Work item: Return verbatim all lines from the first one in the records to the line with "ID-side decoded instruction", both ends kept.

===== Records for the exercise

$ cat src/rtl/id_ex_if.sv
// ID/EX boundary bundle: decoded ID fields, flush, forwarding sources, and the
// EX-side ALU/memory controls plus hazard status returned to the front end.
interface id_ex_if;
  // ID-side decoded instruction
  logic        id_valid;
  logic [4:0]  id_rs;
  logic [4:0]  id_rt;
  logic [4:0]  id_rd;
  logic [31:0] id_rs_data;
  logic [31:0] id_rt_data;
  logic [31:0] id_imm;
  logic [4:0]  id_shamt;
  logic [3:0]  id_alu_f;
  logic        id_alu_src;
  logic        id_reg_dst;
  logic        id_reg_write;
  logic        id_mem_read;
  logic        id_mem_write;

  logic        flush;

  // Forwarding sources from later stages
  logic        exmem_reg_write;
  logic [4:0]  exmem_rd;
  logic [31:0] exmem_result;
  logic        memwb_reg_write;
  logic [4:0]  memwb_rd;
  logic [31:0] memwb_result;

  // EX-side results
  logic [31:0] alu_a;
  logic [31:0] alu_b;
  logic [3:0]  alu_f;
  logic [4:0]  alu_shamt;
  logic        ex_valid;
  logic [4:0]  ex_dest;
  logic        ex_reg_write;
  logic        ex_mem_read;
  logic        ex_mem_write;
  logic [31:0] ex_store_data;
  logic        stall;
  logic [15:0] bubble_cnt;

  modport master (
    output id_valid, id_rs, id_rt, id_rd, id_rs_data, id_rt_data, id_imm,
           id_shamt, id_alu_f, id_alu_src, id_reg_dst, id_reg_write,
           id_mem_read, id_mem_write, flush,
           exmem_reg_write, exmem_rd, exmem_result,
           memwb_reg_write, memwb_rd, memwb_result,
    input  alu_a, alu_b, alu_f, alu_shamt, ex_valid, ex_dest, ex_reg_write,
           ex_mem_read, ex_mem_write, ex_store_data, stall, bubble_cnt
  );

  modport slave (
    input  id_valid, id_rs, id_rt, id_rd, id_rs_data, id_rt_data, id_imm,
           id_shamt, id_alu_f, id_alu_src, id_reg_dst, id_reg_write,
           id_mem_read, id_mem_write, flush,
           exmem_reg_write, exmem_rd, exmem_result,
           memwb_reg_write, memwb_rd, memwb_result,
    output alu_a, alu_b, alu_f, alu_shamt, ex_valid, ex_dest, ex_reg_write,
           ex_mem_read, ex_mem_write, ex_store_data, stall, bubble_cnt
  );
endinterface

$ cat src/rtl/id_ex_stage.sv
// ID/EX pipeline register with load-use hazard detection, bubble insertion
// and EX-stage operand forwarding from EX/MEM and MEM/WB.
module id_ex_stage (
    input  logic     clk,
    input  logic     rst_n,
    id_ex_if.slave   bus
);

    // Handshake: id_valid marks a real instruction in ID; there is no ready.
    // stall=1 means ID must hold (PC and IF/ID frozen externally) while a
    // bubble enters EX; the held instruction is captured on the next edge.

    logic        ex_valid_q;
    logic [4:0]  ex_rs_q;
    logic [4:0]  ex_rt_q;
    logic [4:0]  ex_dest_q;
    logic [31:0] ex_rs_data_q;
    logic [31:0] ex_rt_data_q;
    logic [31:0] ex_imm_q;
    logic [4:0]  ex_shamt_q;
    logic [3:0]  ex_alu_f_q;
    logic        ex_alu_src_q;
    logic        ex_reg_write_q;
    logic        ex_mem_read_q;
    logic        ex_mem_write_q;
    logic [15:0] bubble_cnt_q;

    logic        uses_rt;
    logic        stall_c;
    logic        bubble;
    logic        count_bubble;
    logic [4:0]  id_dest;
    logic [31:0] fwd_rs;
    logic [31:0] fwd_rt;

    always_comb begin
        uses_rt      = ~bus.id_alu_src | bus.id_mem_write;
        stall_c      = ~bus.flush & bus.id_valid & ex_valid_q & ex_mem_read_q &
                       (ex_dest_q != 5'd0) &
                       ((ex_dest_q == bus.id_rs) | (uses_rt & (ex_dest_q == bus.id_rt)));
        bubble       = bus.flush | stall_c | ~bus.id_valid;
        count_bubble = bus.flush | stall_c;
        id_dest      = bus.id_reg_dst ? bus.id_rd : bus.id_rt;
    end

    always_ff @(posedge clk or negedge rst_n) begin
        if (!rst_n) begin
            ex_valid_q     <= 1'b0;
            ex_rs_q        <= 5'd0;
            ex_rt_q        <= 5'd0;
            ex_dest_q      <= 5'd0;
            ex_rs_data_q   <= 32'd0;
            ex_rt_data_q   <= 32'd0;
            ex_imm_q       <= 32'd0;
            ex_shamt_q     <= 5'd0;
            ex_alu_f_q     <= 4'd0;
            ex_alu_src_q   <= 1'b0;
            ex_reg_write_q <= 1'b0;
            ex_mem_read_q  <= 1'b0;
            ex_mem_write_q <= 1'b0;
        end else if (bubble) begin
            ex_valid_q     <= 1'b0;
            ex_rs_q        <= 5'd0;
            ex_rt_q        <= 5'd0;
            ex_dest_q      <= 5'd0;
            ex_rs_data_q   <= 32'd0;
            ex_rt_data_q   <= 32'd0;
            ex_imm_q       <= 32'd0;
            ex_shamt_q     <= 5'd0;
            ex_alu_f_q     <= 4'd0;
            ex_alu_src_q   <= 1'b0;
            ex_reg_write_q <= 1'b0;
            ex_mem_read_q  <= 1'b0;
            ex_mem_write_q <= 1'b0;
        end else begin
            ex_valid_q     <= 1'b1;
            ex_rs_q        <= bus.id_rs;
            ex_rt_q        <= bus.id_rt;
            ex_dest_q      <= id_dest;
            ex_rs_data_q   <= bus.id_rs_data;
            ex_rt_data_q   <= bus.id_rt_data;
            ex_imm_q       <= bus.id_imm;
            ex_shamt_q     <= bus.id_shamt;
            ex_alu_f_q     <= bus.id_alu_f;
            ex_alu_src_q   <= bus.id_alu_src;
            // Writes to r0 are dropped here so later forwarding never sees them.
            ex_reg_write_q <= bus.id_reg_write & (id_dest != 5'd0);
            ex_mem_read_q  <= bus.id_mem_read;
            ex_mem_write_q <= bus.id_mem_write;
        end
    end

    // Counts only hazard/flush bubbles, not idle slots from id_valid=0.
    always_ff @(posedge clk or negedge rst_n) begin
        if (!rst_n) begin
            bubble_cnt_q <= 16'd0;
        end else if (count_bubble && (bubble_cnt_q != 16'hFFFF)) begin
            bubble_cnt_q <= bubble_cnt_q + 16'd1;
        end
    end

    // Forwarding: EX/MEM is younger than MEM/WB, so it wins; r0 never forwards.
    always_comb begin
        fwd_rs = ex_rs_data_q;
        if (bus.exmem_reg_write && (bus.exmem_rd == ex_rs_q) && (ex_rs_q != 5'd0))
            fwd_rs = bus.exmem_result;
        else if (bus.memwb_reg_write && (bus.memwb_rd == ex_rs_q) && (ex_rs_q != 5'd0))
            fwd_rs = bus.memwb_result;

        fwd_rt = ex_rt_data_q;
        if (bus.exmem_reg_write && (bus.exmem_rd == ex_rt_q) && (ex_rt_q != 5'd0))
            fwd_rt = bus.exmem_result;
        else if (bus.memwb_reg_write && (bus.memwb_rd == ex_rt_q) && (ex_rt_q != 5'd0))
            fwd_rt = bus.memwb_result;
    end

    assign bus.alu_a         = ex_valid_q ? fwd_rs : 32'd0;
    assign bus.alu_b         = ex_valid_q ? (ex_alu_src_q ? ex_imm_q : fwd_rt) : 32'd0;
    assign bus.ex_store_data = ex_valid_q ? fwd_rt : 32'd0;
    assign bus.alu_f         = ex_alu_f_q;
    assign bus.alu_shamt     = ex_shamt_q;
    assign bus.ex_valid      = ex_valid_q;
    assign bus.ex_dest       = ex_dest_q;
    assign bus.ex_reg_write  = ex_reg_write_q;
    assign bus.ex_mem_read   = ex_mem_read_q;
    assign bus.ex_mem_write  = ex_mem_write_q;
    assign bus.stall         = stall_c;
    assign bus.bubble_cnt    = bubble_cnt_q;

endmodule

$ cat src/flat_wrapper.sv
// flat-port wrapper written by rule: the top's interface ports become plain ports
module id_ex_stage_flat 
  (clk, rst_n, bus_id_valid, bus_id_rs, bus_id_rt, bus_id_rd, bus_id_rs_data, bus_id_rt_data, bus_id_imm, bus_id_shamt, bus_id_alu_f, bus_id_alu_src, bus_id_reg_dst, bus_id_reg_write, bus_id_mem_read, bus_id_mem_write, bus_flush, bus_exmem_reg_write, bus_exmem_rd, bus_exmem_result, bus_memwb_reg_write, bus_memwb_rd, bus_memwb_result, bus_alu_a, bus_alu_b, bus_alu_f, bus_alu_shamt, bus_ex_valid, bus_ex_dest, bus_ex_reg_write, bus_ex_mem_read, bus_ex_mem_write, bus_ex_store_data, bus_stall, bus_bubble_cnt);
  id_ex_if bus_i ();
  input  logic clk;
  input  logic rst_n;
  input wire logic [$bits(bus_i.id_valid)-1:0] bus_id_valid;
  input wire logic [$bits(bus_i.id_rs)-1:0] bus_id_rs;
  input wire logic [$bits(bus_i.id_rt)-1:0] bus_id_rt;
  input wire logic [$bits(bus_i.id_rd)-1:0] bus_id_rd;
  input wire logic [$bits(bus_i.id_rs_data)-1:0] bus_id_rs_data;
  input wire logic [$bits(bus_i.id_rt_data)-1:0] bus_id_rt_data;
  input wire logic [$bits(bus_i.id_imm)-1:0] bus_id_imm;
  input wire logic [$bits(bus_i.id_shamt)-1:0] bus_id_shamt;
  input wire logic [$bits(bus_i.id_alu_f)-1:0] bus_id_alu_f;
  input wire logic [$bits(bus_i.id_alu_src)-1:0] bus_id_alu_src;
  input wire logic [$bits(bus_i.id_reg_dst)-1:0] bus_id_reg_dst;
  input wire logic [$bits(bus_i.id_reg_write)-1:0] bus_id_reg_write;
  input wire logic [$bits(bus_i.id_mem_read)-1:0] bus_id_mem_read;
  input wire logic [$bits(bus_i.id_mem_write)-1:0] bus_id_mem_write;
  input wire logic [$bits(bus_i.flush)-1:0] bus_flush;
  input wire logic [$bits(bus_i.exmem_reg_write)-1:0] bus_exmem_reg_write;
  input wire logic [$bits(bus_i.exmem_rd)-1:0] bus_exmem_rd;
  input wire logic [$bits(bus_i.exmem_result)-1:0] bus_exmem_result;
  input wire logic [$bits(bus_i.memwb_reg_write)-1:0] bus_memwb_reg_write;
  input wire logic [$bits(bus_i.memwb_rd)-1:0] bus_memwb_rd;
  input wire logic [$bits(bus_i.memwb_result)-1:0] bus_memwb_result;
  output wire logic [$bits(bus_i.alu_a)-1:0] bus_alu_a;
  output wire logic [$bits(bus_i.alu_b)-1:0] bus_alu_b;
  output wire logic [$bits(bus_i.alu_f)-1:0] bus_alu_f;
  output wire logic [$bits(bus_i.alu_shamt)-1:0] bus_alu_shamt;
  output wire logic [$bits(bus_i.ex_valid)-1:0] bus_ex_valid;
  output wire logic [$bits(bus_i.ex_dest)-1:0] bus_ex_dest;
  output wire logic [$bits(bus_i.ex_reg_write)-1:0] bus_ex_reg_write;
  output wire logic [$bits(bus_i.ex_mem_read)-1:0] bus_ex_mem_read;
  output wire logic [$bits(bus_i.ex_mem_write)-1:0] bus_ex_mem_write;
  output wire logic [$bits(bus_i.ex_store_data)-1:0] bus_ex_store_data;
  output wire logic [$bits(bus_i.stall)-1:0] bus_stall;
  output wire logic [$bits(bus_i.bubble_cnt)-1:0] bus_bubble_cnt;
  assign bus_i.id_valid = bus_id_valid;
  assign bus_i.id_rs = bus_id_rs;
  assign bus_i.id_rt = bus_id_rt;
  assign bus_i.id_rd = bus_id_rd;
  assign bus_i.id_rs_data = bus_id_rs_data;
  assign bus_i.id_rt_data = bus_id_rt_data;
  assign bus_i.id_imm = bus_id_imm;
  assign bus_i.id_shamt = bus_id_shamt;
  assign bus_i.id_alu_f = bus_id_alu_f;
  assign bus_i.id_alu_src = bus_id_alu_src;
  assign bus_i.id_reg_dst = bus_id_reg_dst;
  assign bus_i.id_reg_write = bus_id_reg_write;
  assign bus_i.id_mem_read = bus_id_mem_read;
  assign bus_i.id_mem_write = bus_id_mem_write;
  assign bus_i.flush = bus_flush;
  assign bus_i.exmem_reg_write = bus_exmem_reg_write;
  assign bus_i.exmem_rd = bus_exmem_rd;
  assign bus_i.exmem_result = bus_exmem_result;
  assign bus_i.memwb_reg_write = bus_memwb_reg_write;
  assign bus_i.memwb_rd = bus_memwb_rd;
  assign bus_i.memwb_result = bus_memwb_result;
  assign bus_alu_a = bus_i.alu_a;
  assign bus_alu_b = bus_i.alu_b;
  assign bus_alu_f = bus_i.alu_f;
  assign bus_alu_shamt = bus_i.alu_shamt;
  assign bus_ex_valid = bus_i.ex_valid;
  assign bus_ex_dest = bus_i.ex_dest;
  assign bus_ex_reg_write = bus_i.ex_reg_write;
  assign bus_ex_mem_read = bus_i.ex_mem_read;
  assign bus_ex_mem_write = bus_i.ex_mem_write;
  assign bus_ex_store_data = bus_i.ex_store_data;
  assign bus_stall = bus_i.stall;
  assign bus_bubble_cnt = bus_i.bubble_cnt;
  id_ex_stage u_core (.clk(clk), .rst_n(rst_n), .bus(bus_i));
endmodule
$ cat config.mk
export PLATFORM = sky130hd
export DESIGN_NAME = id_ex_stage_flat
export DESIGN_NICKNAME = d
export VERILOG_FILES = /design/src/rtl/id_ex_if.sv /design/src/rtl/id_ex_stage.sv /design/src/flat_wrapper.sv
export SDC_FILE = /design/constraint.sdc
export NUM_CORES = 1
export LEC_CHECK = 0
export CORE_MARGIN = 2
export CORE_UTILIZATION = 45
export DETAILED_ROUTE_END_ITERATION = 10
export PLACE_DENSITY = 0.9
export SLEW_MARGIN = 30
export SYNTH_ARGS = -nofsm -noshare
export SYNTH_HDL_FRONTEND = slang
export SYNTH_SLANG_ARGS = --single-unit
$ cat constraint.sdc
create_clock -name clk -period 5.6 [get_ports clk]
set_input_delay 1.12 -clock clk [delete_from_list [all_inputs] [get_ports clk]]
set_output_delay 1.12 -clock clk [all_outputs]
set_load 0.01 [all_outputs]
==> results.yml <==
status:
  status: "finished clean"
global_routing:
  grt_pass1_wl_um: 37170
  grt.total_usage_pct: 27.63
  antenna_found_initial: 0
  grt_overflow_total: 0
  grt_start_max_net_pins: 103
  first_global_vias: 6669
timing:
  setup_viol: 0
  fin_crit_sh_pct: 90.87
  tightestPinTransition_ps: 896.8
  slew_viol_final: 0
  finalHoldViolations: 0
  timing.fmax_mhz: 196.5
  skew_ps: 8.186
  slew_headroom_pct: 40.09
  rsz0062_at_grt: "false"
  fin_setup_tns_ps: 0
  finalCriticalPeriod_ps: 5089
critical_path:
  r2r_setup_slack_ps: 3040
  worstPathArrival_ps: 3970
  crit_top_cell: "clkdlybuf4s50_1"
  crit_chain: "clkdlybuf4s50_1 > xnor2_1 > nand4_1 > nor4_4 > buf_4 > mux2i_1 > a21oi_1 > a22o_1 > clkdlybuf4s50_1"
  worstPathRequired_ps: 4480
  start_kind: "input port"
  endpoint_kind: "output pin"
  critical_path.slowest_cell: "nor4_4"
  worstSetupPathType: "input port to output pin"
  crit_fanout: 8
  cp_slowest_stage_delay_ps: 640
clock_network:
  post_cts_buffers: 0
  hold_buffers: 0
  clock_latency_ps: 420
  ctsResizeCount: 0
  cts_root_buf: "clkbuf_16"
  cts.path.max_buffers: 2
  cts_tree: "yes"
  cts_buffers: 17
  path_clk_slew_ps: 60
  cts_num_sinks: 141
  htreeDepth: 4
route:
  first_pass_iters: 5
  vias: 6500
  via_per_inst: 5.250
  drc: 0
  antenna_left: 0
  drt_wl_total_um: 23880
  drtIter0Drc: 320
  wire_per_inst_um: 19.29
synthesis:
  syn-cell-area_um2: 7366
  ys_seq_elements: 141
  synth.yosys.seq_area_share_pct: 47.90
  synth.area.top_cells: "dfrtp_1, and2_1, mux2i_1"
  synth_ff_type: "dfrtp_1"
  synth_compound_area_share_pct: 11.38
  synth_top_area_share_pct: 47.90
  syn_inst: 694
  avgSynthCellArea_um2: 10.61
  yosys.area_share.adder_pct: 0.1699
  synthMuxAreaShare_pct: 9.682
  synth_cell_type_count: 42
  synth_warnings: 0
  synth_top_area_cell: "dfrtp_1"
  synth_xor_xnor_area_share_pct: 4.994
  synth.most_common_cell: "and2_1"
  synth_top_family_by_area: "simple AND/OR/NAND/NOR gates"
  synth_edf_count: 0
  mappedNetlistNets: 900
  yosys-top-cells-count: "and2_1, dfrtp_1, mux2i_1"
  yosys.area_share.simple_pct: 21.45
  async_flop_share_pct: 100.0
placed_design:
  place_congestion: 0.9898
  portBuffers: 335
  dp_hpwl_um: 17510
  dp.cells: 1205
  placed_area_um2: 10790
cells_and_area:
  post-route-util_pct: 71.35
  areaGrowthSynthToFinish_pct: 54.44
  fin_nets: 1215
  fin_cells: 1238
  drive_gt1_share_pct: 5.382
  diodes: 0
  postLayoutCellArea_um2: 11380
die:
  ios: 336
  fp.coreArea_um2: 15940
  dieHeight_um: 131.9
  initial_core_util_pct: 46.20
  rows: 46
  die_w_um: 131.9
  die-area_um2: 17410
power_and_ir_drop:
  power.density_nw_per_um2: 242.1
  power_leakage_nw: 5.107
  peakVddDrop_uv: 266.1
run:
  cap_violations: 0
min_path:
  hp-class: "register to register"
## worst paths after layout
path,startpoint,endpoint,depth (start not counted)
min,u_core.bus.bubble_cnt[10],u_core.bus.bubble_cnt[10],1
max reg2reg,u_core.bus.ex_dest[1],u_core.ex_rs_data_q[23],7
max in group asynchronous,rst_n,u_core.ex_rt_data_q[30],2
min reg2reg,u_core.bus.bubble_cnt[10],u_core.bus.bubble_cnt[10],1
max,bus_memwb_rd[0],bus_alu_b[7],9
min in group asynchronous,rst_n,u_core.bus.bubble_cnt[0],1
## flip-flops by register name (all words and copies together), names as in the netlist, 4 cells and up
signal	flops
u_core.ex_imm_q	32
u_core.ex_rs_data_q	32
u_core.ex_rt_data_q	32
u_core.bus.bubble_cnt	16
u_core.bus.alu_shamt	5
u_core.bus.ex_dest	5
u_core.ex_rs_q	5
u_core.ex_rt_q	5
u_core.bus.alu_f	4
## per-stage QoR
step	hold WS (ps)	setup WS, ps	total power, mW
2_1_floorplan	521.3	2071	1.359
3_3_place_gp	477.1	535.9	1.683
3_5_place_dp	490.6	478.7	1.697
4_1_cts	507.8	482.7	2.774
5_1_grt	523.1	349.3	2.870
6_report	506.8	511.1	2.755
## routing by layer
layer  part of all wire (%)  vias to the layer above  wire length [um]  global-route usage, %
li1                       -                     3013                 -                      -
met1                     39                     3107              9270                  31.72
met2                     49                      316             11730                  46.73
met3                    8.1                       64              1943                  8.651
met4                    3.9                        0               931                  13.65
met5                      0                        -                 0                      0
## kinds of logic (layout without fill, tap and decap cells)
group | count (synthesis) | after routing
compound gates | 105 | 105
mux | 71 | 71
xor+xnor | 42 | 42
flops | 141 | 141
buf+inv | 55 | 383
fa+ha+maj | 1 | 1
simple gates | 279 | 279
## placed cells by master (no fill, tap or decap), drive strengths merged, types with 2 or more instances in the layout
master | Yosys | layout
nor4 | 6 | 6
mux2i | 69 | 69
o31ai | 4 | 4
nor2b | 6 | 6
clkinvlp | 0 | 5
xnor2 | 22 | 22
buf | 31 | 13
a21oi | 32 | 32
inv | 3 | 6
clkdlybuf4s50 | 0 | 334
a22o | 31 | 31
nand3 | 8 | 8
and3 | 3 | 3
xor2 | 20 | 20
nor3 | 8 | 8
or4 | 5 | 5
mux2 | 2 | 2
nand4 | 6 | 6
dfrtp | 141 | 141
nor2 | 38 | 38
o211a | 32 | 32
clkinv | 0 | 3
nor4b | 2 | 2
a31oi | 2 | 2
and2 | 152 | 152
clkbuf | 21 | 21
nand2 | 40 | 40
## where the power goes
| group | leakage, nW | switching [mW] | internal [mW] |
|---|---|---|---|
| Sequential | 1.87 | 0.0691 | 1.09 |
| Combinational | 2.97 | 0.211 | 0.312 |
| Clock | 0.259 | 0.446 | 0.625 |
| Total | 5.11 | 0.726 | 2.03 |
## area by class of cell
cell class / count / area, um^2
multi-input cells: 498 / 3526
inverters: 3 / 11.26
well taps: 216 / 270.3
clock inverters: 12 / 112.6
fillers: 1116 / 4567
flip-flops and latches: 141 / 3530
repair buffers: 348 / 3480
clock buffers: 20 / 446.7
## worst max-delay path, delay by kind of cell
kind                   cells  cell delay (ps)
XOR/XNOR                   1              140
buffers and inverters      3             1350
multiplexers               1               90
AND/OR/NAND/NOR            2              820
AO/OA/AOI/OAI              2              440
(Power assumes the default switching activity.)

==========

Your response:
$ cat src/rtl/id_ex_if.sv
// ID/EX boundary bundle: decoded ID fields, flush, forwarding sources, and the
// EX-side ALU/memory controls plus hazard status returned to the front end.
interface id_ex_if;
  // ID-side decoded instruction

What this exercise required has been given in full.